The large number of Christian items found in the structure have led to its identification with a monastery described by Theodosius the archdeacon in his De Situ Terrae Sanctae ('On the Topography of the Holy Land'). Theodosius describes a monastery of nuns at the foot of the Temple Mount's southeastern corner:

Down below the pinnacle of the Temple is a monastery of virgins, and whenever one of them passes from this life, she is buried there inside the monastery. All their lives they never go out of the door by which they entered this place. The door is opened only for a nun or a penitent who wishes to join the monastery, but otherwise the virgins are always shut in. Their food is let down to them from the walls, but they have their water there in cisterns.

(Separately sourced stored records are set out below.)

<file path="src/rtl/uart_pkg.sv">
// Shared UART definitions: RX state encoding, legal oversampling ratios, parity helper.
package uart_pkg;

  typedef enum logic [2:0] {
    IDLE,
    START,
    DATA,
    PARITY,
    STOP
  } rx_state_e;

  localparam logic [5:0] PRESCALE_8  = 6'd8;
  localparam logic [5:0] PRESCALE_16 = 6'd16;
  localparam logic [5:0] PRESCALE_32 = 6'd32;

  function automatic logic prescale_legal(input logic [5:0] p);
    return (p == PRESCALE_8) || (p == PRESCALE_16) || (p == PRESCALE_32);
  endfunction

  // Parity bit to transmit / expect; odd=1 selects odd parity.
  function automatic logic parity_bit(input logic [31:0] data, input logic odd);
    return (^data) ^ odd;
  endfunction

endpackage

</file>
<file path="src/rtl/uart_rx_sampler.sv">
// Per-bit edge counter and 3-point majority sampler; bit_done_o marks the last
// oversampling edge of a bit, sample_o is the voted value valid from mid-bit onward.
module uart_rx_sampler (
  input  logic       clk,
  input  logic       reset,
  input  logic       run_i,
  input  logic       rx_i,
  input  logic [5:0] prescale_i,
  output logic       bit_done_o,
  output logic       sample_o
);

  logic [5:0] edge_cnt_q, edge_cnt_d;
  logic [5:0] half;
  logic [2:0] smp_q, smp_d;

  always_comb begin
    half       = prescale_i >> 1;
    bit_done_o = run_i && (edge_cnt_q == prescale_i - 6'd1);
    edge_cnt_d = edge_cnt_q + 6'd1;
    if (!run_i || bit_done_o) edge_cnt_d = '0;
    smp_d = smp_q;
    if (run_i && (edge_cnt_q == half - 6'd1)) smp_d[0] = rx_i;
    if (run_i && (edge_cnt_q == half))        smp_d[1] = rx_i;
    if (run_i && (edge_cnt_q == half + 6'd1)) smp_d[2] = rx_i;
  end

  assign sample_o = (smp_q[0] & smp_q[1]) | (smp_q[0] & smp_q[2]) | (smp_q[1] & smp_q[2]);

  always_ff @(posedge clk or negedge reset) begin
    if (!reset) begin
      edge_cnt_q <= '0;
      smp_q      <= '0;
    end else begin
      edge_cnt_q <= edge_cnt_d;
      smp_q      <= smp_d;
    end
  end

endmodule

</file>
<file path="src/rtl/uart_rx_ctrl.sv">
// UART receiver: start detection, LSB-first deserializer, parity and stop checks.
// Status pulses are registered at the stop-bit boundary and last one cycle; the line cannot be stalled.
module uart_rx_ctrl #(
  parameter int DATA_WIDTH = 8
) (
  input  logic                  clk,
  input  logic                  reset,
  input  logic                  RX_IN,
  input  logic                  PAR_EN,
  input  logic                  PAR_TYP,
  input  logic [5:0]            Prescale,
  output logic [DATA_WIDTH-1:0] P_DATA,
  output logic                  Data_Valid,
  output logic                  Par_Err,
  output logic                  Stp_Err
);
  import uart_pkg::*;

  localparam int BW = (DATA_WIDTH > 1) ? $clog2(DATA_WIDTH) : 1;
  localparam logic [BW-1:0] LAST_BIT = BW'(DATA_WIDTH - 1);
  localparam logic [BW-1:0] BIT_ONE  = BW'(1);

  rx_state_e             state_q;
  logic [BW-1:0]         bit_cnt_q;
  logic [DATA_WIDTH-1:0] data_q;
  logic [DATA_WIDTH-1:0] p_data_q;
  logic                  par_flag_q;
  logic                  par_en_q;
  logic                  par_typ_q;
  logic [5:0]            prescale_q;
  logic                  dv_q, pe_q, se_q;
  logic                  run, bit_done, sample;

  assign run = (state_q != IDLE);

  uart_rx_sampler u_sampler (
    .clk        (clk),
    .reset      (reset),
    .run_i      (run),
    .rx_i       (RX_IN),
    .prescale_i (prescale_q),
    .bit_done_o (bit_done),
    .sample_o   (sample)
  );

  always_ff @(posedge clk or negedge reset) begin
    if (!reset) begin
      state_q    <= IDLE;
      bit_cnt_q  <= '0;
      data_q     <= '0;
      p_data_q   <= '0;
      par_flag_q <= 1'b0;
      par_en_q   <= 1'b0;
      par_typ_q  <= 1'b0;
      prescale_q <= '0;
      dv_q       <= 1'b0;
      pe_q       <= 1'b0;
      se_q       <= 1'b0;
    end else begin
      dv_q <= 1'b0;
      pe_q <= 1'b0;
      se_q <= 1'b0;
      case (state_q)
        IDLE: begin
          if (!RX_IN) begin
            state_q    <= START;
            bit_cnt_q  <= '0;
            par_flag_q <= 1'b0;
            par_en_q   <= PAR_EN;
            par_typ_q  <= PAR_TYP;
            prescale_q <= Prescale;
          end
        end
        START: begin
          // An unsupported ratio would mistime every sample, so drop the frame at once.
          if (!prescale_legal(prescale_q)) state_q <= IDLE;
          else if (bit_done)               state_q <= sample ? IDLE : DATA;
        end
        DATA: begin
          if (bit_done) begin
            data_q[bit_cnt_q] <= sample;
            if (bit_cnt_q == LAST_BIT) state_q <= par_en_q ? PARITY : STOP;
            else                       bit_cnt_q <= bit_cnt_q + BIT_ONE;
          end
        end
        PARITY: begin
          if (bit_done) begin
            par_flag_q <= (sample != parity_bit(32'(data_q), par_typ_q));
            state_q    <= STOP;
          end
        end
        STOP: begin
          if (bit_done) begin
            dv_q <= !par_flag_q && sample;
            pe_q <= par_flag_q;
            se_q <= !sample;
            if (!par_flag_q && sample) p_data_q <= data_q;
            // A low line right at the boundary is the next start bit.
            if (!RX_IN) begin
              state_q    <= START;
              bit_cnt_q  <= '0;
              par_flag_q <= 1'b0;
              par_en_q   <= PAR_EN;
              par_typ_q  <= PAR_TYP;
              prescale_q <= Prescale;
            end else begin
              state_q <= IDLE;
            end
          end
        end
        default: state_q <= IDLE;
      endcase
    end
  end

  assign P_DATA     = p_data_q;
  assign Data_Valid = dv_q;
  assign Par_Err    = pe_q;
  assign Stp_Err    = se_q;

endmodule

</file>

The excavators believe that the monastery had initially occupied the entire structure. In the 5th century, however, Jerusalem was granted patriarchal status and the following century saw the city develop and expand. As population density in Jerusalem grew, the needs of numerous pilgrims to the holy city led to a reduction in the monastery's area in favour of public facilities. In the mid-6th century, two wings were detached from the monastery and sealed off, the northern wing to act as a public kitchen and the southern converted into a row of shops. Food for the monastery was prepared in the public kitchen and delivered through two windows left open between the two sections of the building.

Adjacent buildings have aided the identification of the building as a monastery. 6 ft from the Temple Mount wall, behind the monastery, stood a vaulted chamber with a sloping floor. This has been identified as a collection vat for wine, above which once stood a winery, a common feature of Byzantine monasteries. A two-story structure to the east of the monastery may have served as a hospice. Thirty well-preserved rooms were found on its ground floor, as was a red cross painted on a lintel in the building, and large watering pool on the outside.

While the building certainly was a monastery, certain finds nevertheless cast doubt on its identification with Theodosius' Monastery of the Virgins. Theodosius's description dates from the early 6th century, while the structural modifications isolating the central portion have only been dated to the mid 6th century, and possibly later. Furthermore, Greek inscriptions found in the building feature no women, only men, including one reading "for the offering and salvation of the Timotheus the priest".

The identification of the site with Theodosius' monastery was first proposed by Yizhar Hirschfeld. Yoram Tsafrir has suggested that the monastery may have been located on the slopes below of the Temple Mount which have not yet been excavated or even in the hollows of the Temple Mount itself, within Solomon's Stables. No evidence has been found to corroborate either suggestions.

===Second Temple period courthouse===
Underneath the coarse stones of the Byzantine walls, the walls of the monastery were built of large finely dressed stones, plastered and molded at the joints, a feature of Herodian construction. The monastery had been built over the remains of a large Second Temple-era building which had stood adjacent to a major entrance to the Herodian Temple Mount. Benjamin Mazar had suggested that this may have been a courthouse of the Sanhedrin, the supreme Jewish judicial and legislative body, a building referred to in the Mishnah, Tractate Sanhedrin 11.2. Additional support for this identification comes from a fragment of a Hebrew inscription found nearby. The inscription contained the word "[z]kenim" ('elders'), probably referring to the Sanhedrin.

==Publication==
Although completed in 1977, the results of the Temple Mount excavations had not been published by Benjamin Mazar's death in 1995. In 1996, the Institute of Archaeology of the Hebrew University of Jerusalem authorized his granddaughter, Eilat Mazar, to publish the finds. Eilat Mazar had been her grandfather's research assistant, an area supervisor in the nearby City of David excavations, and had directed her own excavation in the Ophel in 1986-1987. The excavation report for area XV and the Monastery of the Virgins was finally published in 2003.